Appeals and Policy Versioning

Appeals: users can appeal moderation decisions. The appeal is reviewed by a different moderator (not the original decision-maker) with higher seniority. If the appeal succeeds: the content is restored, and the original decision is used as a training signal (the model made a mistake — add this example to the training set as a negative). Appeal metrics: appeal rate (what percentage of removed content is appealed?), overturn rate (what percentage of appeals succeed?). High overturn rate indicates: the ML model threshold is too aggressive, the policy is unclear, or moderator training is insufficient. Track overturn rate per category and per moderator. Policy versioning: moderation policies change frequently (new regulations, evolving norms, emerging threats). Each policy has a version with: effective date, specific rules, examples, and edge case guidance. When a policy changes: retrain classifiers on the new labels, update moderator guidelines, and re-evaluate recently moderated content under the new policy (some previously removed content may now be allowed, and vice versa). Transparency report: publish regular reports showing: total content removed per category, auto-removed vs human-reviewed, appeal statistics, and false positive/negative estimates. This builds user trust and is increasingly required by regulation (EU Digital Services Act).

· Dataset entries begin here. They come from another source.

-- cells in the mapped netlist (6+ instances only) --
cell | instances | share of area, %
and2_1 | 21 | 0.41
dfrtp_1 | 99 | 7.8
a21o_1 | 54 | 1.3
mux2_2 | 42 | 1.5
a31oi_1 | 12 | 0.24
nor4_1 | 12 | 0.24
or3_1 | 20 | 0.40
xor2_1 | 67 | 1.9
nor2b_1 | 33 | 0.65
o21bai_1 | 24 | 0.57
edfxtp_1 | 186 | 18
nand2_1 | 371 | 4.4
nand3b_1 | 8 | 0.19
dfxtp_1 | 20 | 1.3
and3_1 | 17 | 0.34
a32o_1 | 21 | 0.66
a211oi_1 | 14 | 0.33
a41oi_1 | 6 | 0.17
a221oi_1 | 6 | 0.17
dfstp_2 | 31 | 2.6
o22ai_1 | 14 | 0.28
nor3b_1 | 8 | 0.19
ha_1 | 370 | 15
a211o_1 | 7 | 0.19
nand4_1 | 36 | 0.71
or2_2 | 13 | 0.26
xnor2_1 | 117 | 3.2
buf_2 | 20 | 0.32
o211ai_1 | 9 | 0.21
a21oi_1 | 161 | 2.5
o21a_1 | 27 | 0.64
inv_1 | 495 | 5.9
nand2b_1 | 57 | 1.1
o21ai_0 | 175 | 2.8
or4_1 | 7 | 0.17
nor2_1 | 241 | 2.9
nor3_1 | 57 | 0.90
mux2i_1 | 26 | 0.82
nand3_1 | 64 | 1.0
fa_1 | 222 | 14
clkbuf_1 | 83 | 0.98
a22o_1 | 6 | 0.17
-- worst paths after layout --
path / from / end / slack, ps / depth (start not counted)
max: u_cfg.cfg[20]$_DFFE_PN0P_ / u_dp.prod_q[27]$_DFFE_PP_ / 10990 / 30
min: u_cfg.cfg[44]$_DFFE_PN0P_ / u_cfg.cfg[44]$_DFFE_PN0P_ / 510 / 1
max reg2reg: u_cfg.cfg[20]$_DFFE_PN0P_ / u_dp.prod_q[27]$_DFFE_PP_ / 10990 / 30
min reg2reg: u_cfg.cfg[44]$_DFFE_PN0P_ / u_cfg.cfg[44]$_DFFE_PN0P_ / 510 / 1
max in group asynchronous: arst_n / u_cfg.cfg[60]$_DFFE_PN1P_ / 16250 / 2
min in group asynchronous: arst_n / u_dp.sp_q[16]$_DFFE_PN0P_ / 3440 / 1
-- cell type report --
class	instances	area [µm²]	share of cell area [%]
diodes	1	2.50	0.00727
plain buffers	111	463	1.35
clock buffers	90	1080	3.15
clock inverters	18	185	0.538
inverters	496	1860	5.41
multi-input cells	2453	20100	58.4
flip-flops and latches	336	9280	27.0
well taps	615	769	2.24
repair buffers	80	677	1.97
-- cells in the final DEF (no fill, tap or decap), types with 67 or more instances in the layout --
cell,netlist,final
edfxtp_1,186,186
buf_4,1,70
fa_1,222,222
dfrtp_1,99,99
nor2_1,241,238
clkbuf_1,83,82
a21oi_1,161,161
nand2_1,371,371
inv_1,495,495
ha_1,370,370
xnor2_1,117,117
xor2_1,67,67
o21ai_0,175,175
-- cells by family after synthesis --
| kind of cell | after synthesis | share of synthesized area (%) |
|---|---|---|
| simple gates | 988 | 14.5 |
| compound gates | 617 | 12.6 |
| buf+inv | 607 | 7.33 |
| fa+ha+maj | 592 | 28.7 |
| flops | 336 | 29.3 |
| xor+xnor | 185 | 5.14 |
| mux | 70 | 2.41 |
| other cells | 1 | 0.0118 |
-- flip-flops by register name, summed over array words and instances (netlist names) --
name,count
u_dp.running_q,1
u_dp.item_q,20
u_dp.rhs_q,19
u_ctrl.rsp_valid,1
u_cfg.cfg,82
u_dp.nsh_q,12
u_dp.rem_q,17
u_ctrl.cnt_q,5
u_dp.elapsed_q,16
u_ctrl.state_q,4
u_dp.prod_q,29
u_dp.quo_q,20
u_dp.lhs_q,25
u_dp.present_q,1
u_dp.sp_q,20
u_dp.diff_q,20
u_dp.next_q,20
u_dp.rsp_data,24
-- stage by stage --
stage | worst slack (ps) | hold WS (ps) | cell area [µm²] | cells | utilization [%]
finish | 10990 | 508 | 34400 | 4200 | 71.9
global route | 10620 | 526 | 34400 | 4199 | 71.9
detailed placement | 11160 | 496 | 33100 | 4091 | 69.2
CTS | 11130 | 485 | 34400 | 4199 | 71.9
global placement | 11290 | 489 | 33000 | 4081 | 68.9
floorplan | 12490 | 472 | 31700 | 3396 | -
===== src/hdl/dtc_pkg.sv =====
// shared types, constants and helpers for the divider/timer/counter block
package dtc_pkg;

   localparam int unsigned DIV_WIDTH     = 16;
   localparam int unsigned CNT_WIDTH     = 8;
   localparam int unsigned CTRL_WIDTH    = 3;
   localparam int unsigned CD_WIDTH      = 3;
   localparam int unsigned DATA_WIDTH    = 8;
   localparam int unsigned TYPE_WIDTH    = 2;
   localparam int unsigned INDEX_WIDTH   = 2;
   localparam int unsigned SEL_WIDTH     = 4;

   localparam bit          SKIP_BOOT_DEFAULT = 1'b0;
   localparam logic [DIV_WIDTH-1:0]  BOOT_DIVIDER  = 16'hABCC;
   localparam logic [CD_WIDTH-1:0]   RELOAD_TICKS  = 3'd4;
   localparam logic [DATA_WIDTH-1:0] CTRL_READ_SET = 8'hF8;
   localparam int unsigned           APU_BIT       = 4;

   // divider bit used as timer clock for each rate select code
   localparam logic [SEL_WIDTH-1:0] CLOCK_BIT_SEL [4] = '{4'd9, 4'd3, 4'd5, 4'd7};

   typedef enum logic [TYPE_WIDTH-1:0] {
      REQ_TICK  = 2'd0,
      REQ_READ  = 2'd1,
      REQ_WRITE = 2'd2
   } req_kind_type;

   typedef enum logic [INDEX_WIDTH-1:0] {
      REG_DIV    = 2'd0,
      REG_CNT    = 2'd1,
      REG_RELOAD = 2'd2,
      REG_CTRL   = 2'd3
   } reg_sel_type;

   typedef struct packed {
      logic [TYPE_WIDTH-1:0]  req_type;
      logic [INDEX_WIDTH-1:0] reg_index;
      logic [DATA_WIDTH-1:0]  write_data;
   } req_payload_type;

   typedef struct packed {
      logic [DATA_WIDTH-1:0] read_data;
      logic                  timer_irq;
      logic                  apu_div_step;
   } rsp_payload_type;

   // enabled, selected divider bit
   function automatic logic timer_clock(input logic [CTRL_WIDTH-1:0] ctrl,
                                        input logic [DIV_WIDTH-1:0]  div);
      return ctrl[2] & div[CLOCK_BIT_SEL[ctrl[1:0]]];
   endfunction

endpackage


===== src/hdl/dtc_rsp_buf.sv =====
// two-entry response buffer: output register plus skid entry
module dtc_rsp_buf import dtc_pkg::*; (
   input  logic            clock,
   input  logic            reset,
   input  logic            push,
   input  rsp_payload_type push_data,
   output logic            space,
   output logic            head_valid,
   input  logic            head_ready,
   output rsp_payload_type head_data
);

   logic            head_valid_ff;
   logic            skid_valid_ff;
   rsp_payload_type head_ff;
   rsp_payload_type skid_ff;
   logic            pop;

   assign pop        = head_valid_ff & head_ready;
   assign space      = ~skid_valid_ff;
   assign head_valid = head_valid_ff;
   assign head_data  = head_ff;

   always_ff @(posedge clock) begin
      if (reset) begin
         head_valid_ff <= 1'b0;
         skid_valid_ff <= 1'b0;
      end else if (pop) begin
         if (skid_valid_ff) begin
            skid_valid_ff <= 1'b0;
         end else if (!push) begin
            head_valid_ff <= 1'b0;
         end
      end else if (push) begin
         if (head_valid_ff) begin
            skid_valid_ff <= 1'b1;
         end else begin
            head_valid_ff <= 1'b1;
         end
      end
   end

   always_ff @(posedge clock) begin
      if (pop) begin
         if (skid_valid_ff) begin
            head_ff <= skid_ff;
         end else if (push) begin
            head_ff <= push_data;
         end
      end else if (push) begin
         if (head_valid_ff) begin
            skid_ff <= push_data;
         end else begin
            head_ff <= push_data;
         end
      end
   end

endmodule

===== config.mk =====
export PLATFORM = sky130hd
export DESIGN_NAME = dtc_rsp_buf
export DESIGN_NICKNAME = d
export VERILOG_FILES = /design/src/hdl/dtc_pkg.sv /design/src/hdl/dtc_rsp_buf.sv
export SDC_FILE = /design/constraint.sdc
export NUM_CORES = 1
export LEC_CHECK = 0
export BUFFER_PORTS_ARGS = -buffer_cell sky130_fd_sc_hd__buf_2
export CORE_MARGIN = 1.5
export CORE_UTILIZATION = 51
export DETAILED_ROUTE_END_ITERATION = 7
export GPL_TIMING_DRIVEN = 0
export PLACE_DENSITY = 0.77
export RECOVER_POWER = 100
export SLEW_MARGIN = 0
export SYNTH_ARGS = -nofsm -noshare
export SYNTH_HDL_FRONTEND = slang
export SYNTH_SLANG_ARGS = --single-unit

===== constraint.sdc =====
create_clock -name clock -period 2.29 [get_ports clock]
set_input_delay 0 -clock clock [delete_from_list [all_inputs] [get_ports clock]]
set_output_delay 0 -clock clock [all_outputs]
set_load 0.005 [all_outputs]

Proactive vs Reactive Moderation

Proactive moderation: the platform detects and removes violations before users report them. ML classifiers scan all content at creation time. 95%+ of violations on major platforms are detected proactively (not through user reports). This is the primary defense. Reactive moderation: users report content they find problematic. The report triggers: priority review by a moderator, context check (did other users also report this?), and potential escalation (a post with 100 reports is likely a genuine violation). User report quality: many reports are from disagreement, not actual policy violations. The system must filter: (1) Coordinated reporting (campaigns to remove content by mass-reporting) — detect coordinated behavior and deprioritize. (2) Retaliatory reporting (reporting someone because they reported you) — track report patterns between users. (3) False reports (reporting content that clearly does not violate policy) — deprioritize repeat false reporters. Proactive detection for emerging threats: (1) Trend monitoring — detect new harmful trends (challenges, coded language, new hate symbols) by: monitoring report spikes, tracking new hashtags, and NLP analysis of new linguistic patterns. (2) Adversarial robustness — bad actors evade detection by: misspelling hate terms, using coded language, embedding text in images, and adding noise to bypass image classifiers. The moderation system must continuously adapt: retrain on adversarial examples, deploy new classifiers for emerging patterns, and update hash databases.